Anyway, join me and tons of others on October 15th for Blog Action Day.

On a lighter note

Thursday, August 16th, 2007

It appears that, not only did someone find my site by searching for “where to place a complaint against a teen wilderness program”, but they did it twice, checking out three different pages on the second visit.

Perhaps I’ve gained a reader.

Put the full text in your blog feed and I’ll read it

Tuesday, August 14th, 2007

Techdirt: Why Full Text Feeds Actually Increase Page Views (The Freakonomics Explanation)

Full text feeds makes the reading process much easier. It means it’s that much more likely that someone reads the full piece and actually understands what’s being said — which makes it much, much, much more likely that they’ll then forward it on to someone else, or blog about it themselves, or post it to Digg or Reddit or Slashdot or Fark or any other such thing — and that generates more traffic and interest and page views from new readers, who we hope subscribe to the RSS feed and become regular readers as well.

I hate partial text feeds. It’s very true that I am much less likely to read an article if I have to click through. And with so much content on the internet, much of it pretty decent, there’s a good chance that I can find something else just as good as what you wrote.

I ‘m looking through my RSS reader, and there are hardly any feeds that I read regularly that don’t do full text.  Uniwatch doesn’t, and I frequently forget to read it.  The Hardball Times doesn’t, and I only read articles there where the subject line is intriguing.  Almost every site I read every day, including the above-linked Techdirt, has a full feed.

And look - here I am, blogging about something that they wrote at Techdirt, proving their point.

A note on commenting

Monday, July 2nd, 2007

A friend recently gave me opportunity to discover that if you leave a comment under the name “Balls”, you are likely to be marked as spam by WordPress and Akismet.  Since I rarely ever see real comments marked as spam, I don’t usually watch them very carefully, and your comment is not likely to appear on the site.

Maybe I should have said this before I did it

Thursday, June 14th, 2007

I just installed a WordPress plugin that forwards the default WordPress RSS feeds to a brand new Feedburner RSS feed, which allows me to track not only hits to the site, but people who just read the RSS. Now, that may only be me, but now at least I’ll know.

Anyway, if you experience problems with the feed, let me know. It should be a transparent change for any of you subscribed to the feed.

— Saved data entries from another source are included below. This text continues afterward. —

**config.mk**
```make
export PLATFORM = sky130hd
export DESIGN_NAME = btn_cond
export DESIGN_NICKNAME = d
export VERILOG_FILES = /design/src/rtl/btn_cond.sv
export SDC_FILE = /design/constraint.sdc
export NUM_CORES = 1
export LEC_CHECK = 0
export BUFFER_PORTS_ARGS = -buffer_cell sky130_fd_sc_hd__buf_4
export CELL_PAD_IN_SITES_DETAIL_PLACEMENT = 0
export CELL_PAD_IN_SITES_GLOBAL_PLACEMENT = 1
export CORE_ASPECT_RATIO = 1.25
export CORE_UTILIZATION = 35
export CTS_CLUSTER_DIAMETER = 50
export DETAILED_ROUTE_END_ITERATION = 10
export GPL_TIMING_DRIVEN = 0
export PLACE_DENSITY = 0.58
export SLEW_MARGIN = 25
export SYNTH_ARGS = -nofsm -noshare
export SYNTH_HDL_FRONTEND = slang
export SYNTH_SLANG_ARGS = --single-unit
export TNS_END_PERCENT = 5
```
**constraint.sdc**
```tcl
create_clock -name clk -period 1.7 [get_ports clk]
set_input_delay 0.255 -clock clk [delete_from_list [all_inputs] [get_ports clk]]
set_output_delay 0.255 -clock clk [all_outputs]
set_load 0.05 [all_outputs]
```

There are no hot moms here

Thursday, June 7th, 2007

In June, I have 30 hits from people who have Googled “hotmoms” and found this post. Okay, fine, I know people look on the internet for porn. NB: There is no porn here. There is plenty of porn on the internet, and I don’t feel the need to contribute any more.

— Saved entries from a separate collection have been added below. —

**config.mk**
```make
export PLATFORM = sky130hd
export DESIGN_NAME = id_ex_elastic
export DESIGN_NICKNAME = d
export VERILOG_FILES = /design/src/rtl/id_ex_elastic.sv
export SDC_FILE = /design/constraint.sdc
export NUM_CORES = 1
export LEC_CHECK = 0
export BUFFER_PORTS_ARGS = -buffer_cell sky130_fd_sc_hd__buf_2
export CORE_MARGIN = 1.5
export CORE_UTILIZATION = 42
export CTS_CLUSTER_SIZE = 16
export DETAILED_ROUTE_END_ITERATION = 12
export HOLD_SLACK_MARGIN = 0.15
export PLACE_DENSITY = 0.72
export REMOVE_ABC_BUFFERS = 1
export SYNTH_ARGS = -nofsm -noshare
export SYNTH_HDL_FRONTEND = slang
export SYNTH_SLANG_ARGS = --single-unit
```
**constraint.sdc**
```tcl
create_clock -name clk -period 5.2 [get_ports clk]
set_input_delay 0.52 -clock clk [delete_from_list [all_inputs] [get_ports clk]]
set_output_delay 0.52 -clock clk [all_outputs]
set_load 0.02 [all_outputs]
```
**src/rtl/id_ex_elastic.sv**
```systemverilog
// ID/EX stage with valid/ready on both sides; one-cycle latency, full throughput.
// A two-entry skid buffer keeps in_ready a flop output, so out_ready never reaches decode combinationally.
module id_ex_elastic #(
   parameter int          DATA_W   = 32,
   parameter int          REG_W    = 4,
   parameter int          CTRL_W   = 12,
   parameter logic [31:0] PC_RESET = 32'hFFFFFFFF,
   parameter int          CNT_W    = 16
) (
   input  logic              clk,
   input  logic              reset_n,
   input  logic              flush,
   input  logic              stat_clr,
   input  logic              in_valid,
   output logic              in_ready,
   input  logic [CTRL_W-1:0] ctrl_in,
   input  logic [DATA_W-1:0] busa_in,
   input  logic [DATA_W-1:0] busb_in,
   input  logic [DATA_W-1:0] imm_in,
   input  logic [DATA_W-1:0] pc_in,
   input  logic [DATA_W-1:0] bta_in,
   input  logic [REG_W-1:0]  rd_in,
   output logic              out_valid,
   input  logic              out_ready,
   output logic [CTRL_W-1:0] ctrl_out,
   output logic [DATA_W-1:0] busa_out,
   output logic [DATA_W-1:0] busb_out,
   output logic [DATA_W-1:0] imm_out,
   output logic [DATA_W-1:0] pc_out,
   output logic [DATA_W-1:0] bta_out,
   output logic [REG_W-1:0]  rd_out,
   output logic [CNT_W-1:0]  stall_cnt
);

   localparam logic [DATA_W-1:0] PC_RST = DATA_W'(PC_RESET);

   typedef struct packed {
      logic [CTRL_W-1:0] ctrl;
      logic [DATA_W-1:0] busa;
      logic [DATA_W-1:0] busb;
      logic [DATA_W-1:0] imm;
      logic [DATA_W-1:0] pc;
      logic [DATA_W-1:0] bta;
      logic [REG_W-1:0]  rd;
   } beat_t;

   beat_t in_beat;
   beat_t m_q;
   beat_t s_q;
   logic  m_v;
   logic  s_v;
   logic  rdy_q;
   logic  accept;
   logic  consume;

   assign in_beat = {ctrl_in, busa_in, busb_in, imm_in, pc_in, bta_in, rd_in};
   assign accept  = in_valid && rdy_q;
   assign consume = m_v && out_ready;

   always_ff @(posedge clk or negedge reset_n) begin
      if (!reset_n) begin
         m_q    <= '0;
         m_q.pc <= PC_RST;
         s_q    <= '0;
         m_v    <= 1'b0;
         s_v    <= 1'b0;
         rdy_q  <= 1'b1;
      end else if (flush) begin
         // Only the valid flags, control and PC are scrubbed; data fields keep stale values.
         m_v      <= 1'b0;
         s_v      <= 1'b0;
         m_q.ctrl <= '0;
         m_q.pc   <= PC_RST;
         rdy_q    <= 1'b1;
      end else if (!m_v) begin
         if (accept) begin
            m_q <= in_beat;
            m_v <= 1'b1;
         end
      end else if (!s_v) begin
         if (accept && consume) begin
            m_q <= in_beat;
         end else if (consume) begin
            m_v <= 1'b0;
         end else if (accept) begin
            s_q   <= in_beat;
            s_v   <= 1'b1;
            rdy_q <= 1'b0;
         end
      end else if (consume) begin
         m_q   <= s_q;
         s_v   <= 1'b0;
         rdy_q <= 1'b1;
      end
   end

   always_ff @(posedge clk or negedge reset_n) begin
      if (!reset_n) begin
         stall_cnt <= '0;
      end else if (stat_clr) begin
         stall_cnt <= '0;
      end else if (m_v && !out_ready && stall_cnt != {CNT_W{1'b1}}) begin
         stall_cnt <= stall_cnt + 1'b1;
      end
   end

   // Control is masked in bubbles so no stale RegWrite/MemWrite reaches execute.
   assign in_ready  = rdy_q;
   assign out_valid = m_v;
   assign ctrl_out  = m_v ? m_q.ctrl : '0;
   assign busa_out  = m_q.busa;
   assign busb_out  = m_q.busb;
   assign imm_out   = m_q.imm;
   assign pc_out    = m_q.pc;
   assign bta_out   = m_q.bta;
   assign rd_out    = m_q.rd;

endmodule

```
# == Yosys cells after proc, flatten, opt, wreduce, memory -nomap -nowiden ==
# Cells that the tools add are included.
# totals
mem_count,0
ff_bits,371
mem_bits_ro,0
mem_bits_rw,0
input_bits,182
out_inout_bits,194
latch_bits,0
# classes
order_cmp,0
addsub,1
div,0
bitwise,4
eq_ne,8
muxes,28
n_reduce_logical,15
shift,0
n_mul,0
# op_table
op,n
$mux W176,5
$mux W16,2
$mux W32,1
$mux W12,2
$mux W1,18
$add A16 B1 Y16 const B,1
$ne A16 B16 Y1 const B,1
$ne A3 B2 Y1 const B,2
$ne A3 B3 Y1 const B,2
$reduce_and A6 Y1,1
$reduce_bool A2 Y1,3
$reduce_bool A3 Y1,2
$logic_and A1 B1 Y1,5
$reduce_and A5 Y1,1
$ne A4 B2 Y1 const B,1
$ne A4 B3 Y1 const B,1
$not A1 Y1,4
$reduce_and A4 Y1,1
$ne A3 B1 Y1 const B,1
$reduce_and A3 Y1,1
$logic_not A1 Y1,1

# == Depth between registers and ports, before layout ==
# Gate-level depths: netlist (run 1).
# depth
depth_word,7
ltp_mapped,8

# == Worst setup path after synthesis (run 1) ==
# No wires, ideal clock.
# synth_timing
path_kind,register to register
start,"register rdy_q, in the netlist in_ready"
end,register s_q[100] (netlist name)
stages_incl_launch_ff,7
arrival_ps,1867
period_less_slack_ps,1992
slack_ps,3208
required_ps,5075
cell_sequence,dfstp_2 nand2_1 or4_1 buf_2 buf_6 buf_6 mux2_4
# synth_between
elab_chain_cells,4
# synth_rtl
element,line_no,source
start: declaration,52,logic rdy_q;
start signal: assignment,67,rdy_q <= 1'b1;
start signal: assignment,74,rdy_q <= 1'b1;
start signal: assignment,88,rdy_q <= 1'b0;
$logic_and A1 B1 Y1 (*),57,assign accept = in_valid && rdy_q;
$logic_and A1 B1 Y1,81,if (accept && consume) begin
$not A1 Y1 (no line),-,
$reduce_and A6 Y1 (no line) (*),-,
end signal: assignment,86,s_q <= in_beat;
end: declaration,49,beat_t s_q;
# Every way passes the cells marked *; elsewhere a longest branch is shown, timed or not.
# A chain may end at the register's enable or synchronous reset.

# == Worst setup path after layout (run 1) ==
# layout_timing
start,"register m_v, in the netlist out_valid"
end,register stall_cnt[11]
# layout_between
elab_chain_cells,3
# layout_rtl
element,line_no,source
start: declaration,50,logic m_v;
start signal: assignment,65,m_v <= 1'b0;
start signal: assignment,70,m_v <= 1'b0;
start signal: assignment,78,m_v <= 1'b1;
$logic_and A1 B1 Y1 (2 in a row),102,end else if (m_v && !out_ready && stall_cnt != {CNT_W{1'b1}}) begin
$reduce_bool A2 Y1 (no line),-,
end signal: assignment,103,stall_cnt <= stall_cnt + 1'b1;
end: declaration,32,output logic [CNT_W-1:0] stall_cnt
# Every way passes these cells.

Edit: I can’t believe no one caught that I wrote “don’t feel the need to contribute anymore” instead of “any more”. I certainly am not claiming to have previously contributed to the vast collection of porn on the internet. I guess my mom and my wife must not have read this post yet.  Both of them would have caught that.

Anyway, what I find strange is that Google Analytics tells me that, of those 30 visits, two are RETURN visits. Now, I suppose it’s possible that the two returning visits are people who have otherwise seen the site, happened to be searching for “hotmoms”, and decided to see what Complaint Hub had to offer on the subject.

But I prefer to speculate wildly and assume that two people have searched for “hotmoms”, found my site, and then searched for it again and returned. I’m sure they were disappointed both times.

Sorry for the downtime

Monday, June 4th, 2007

The main site, complainthub.com, and the site to submit your complaints, submissions.complainthub.com, have been down since this weekend.  Sorry about that.  My hosting company upgraded from Rails 1.1.6 to 1.2.3 and forgot to tell me.  Thanks to Mo for pointing it out.  No thanks to Dreamhost for not telling me.  Actually, they’re a pretty decent hosting company.  If anyone is looking for hosting, let me know, if I refer you I get money.

And the submission site is still down.  I don’t know why.  I’ll try and get that fixed ASAP.  And by ASAP, I mean when I get around to it.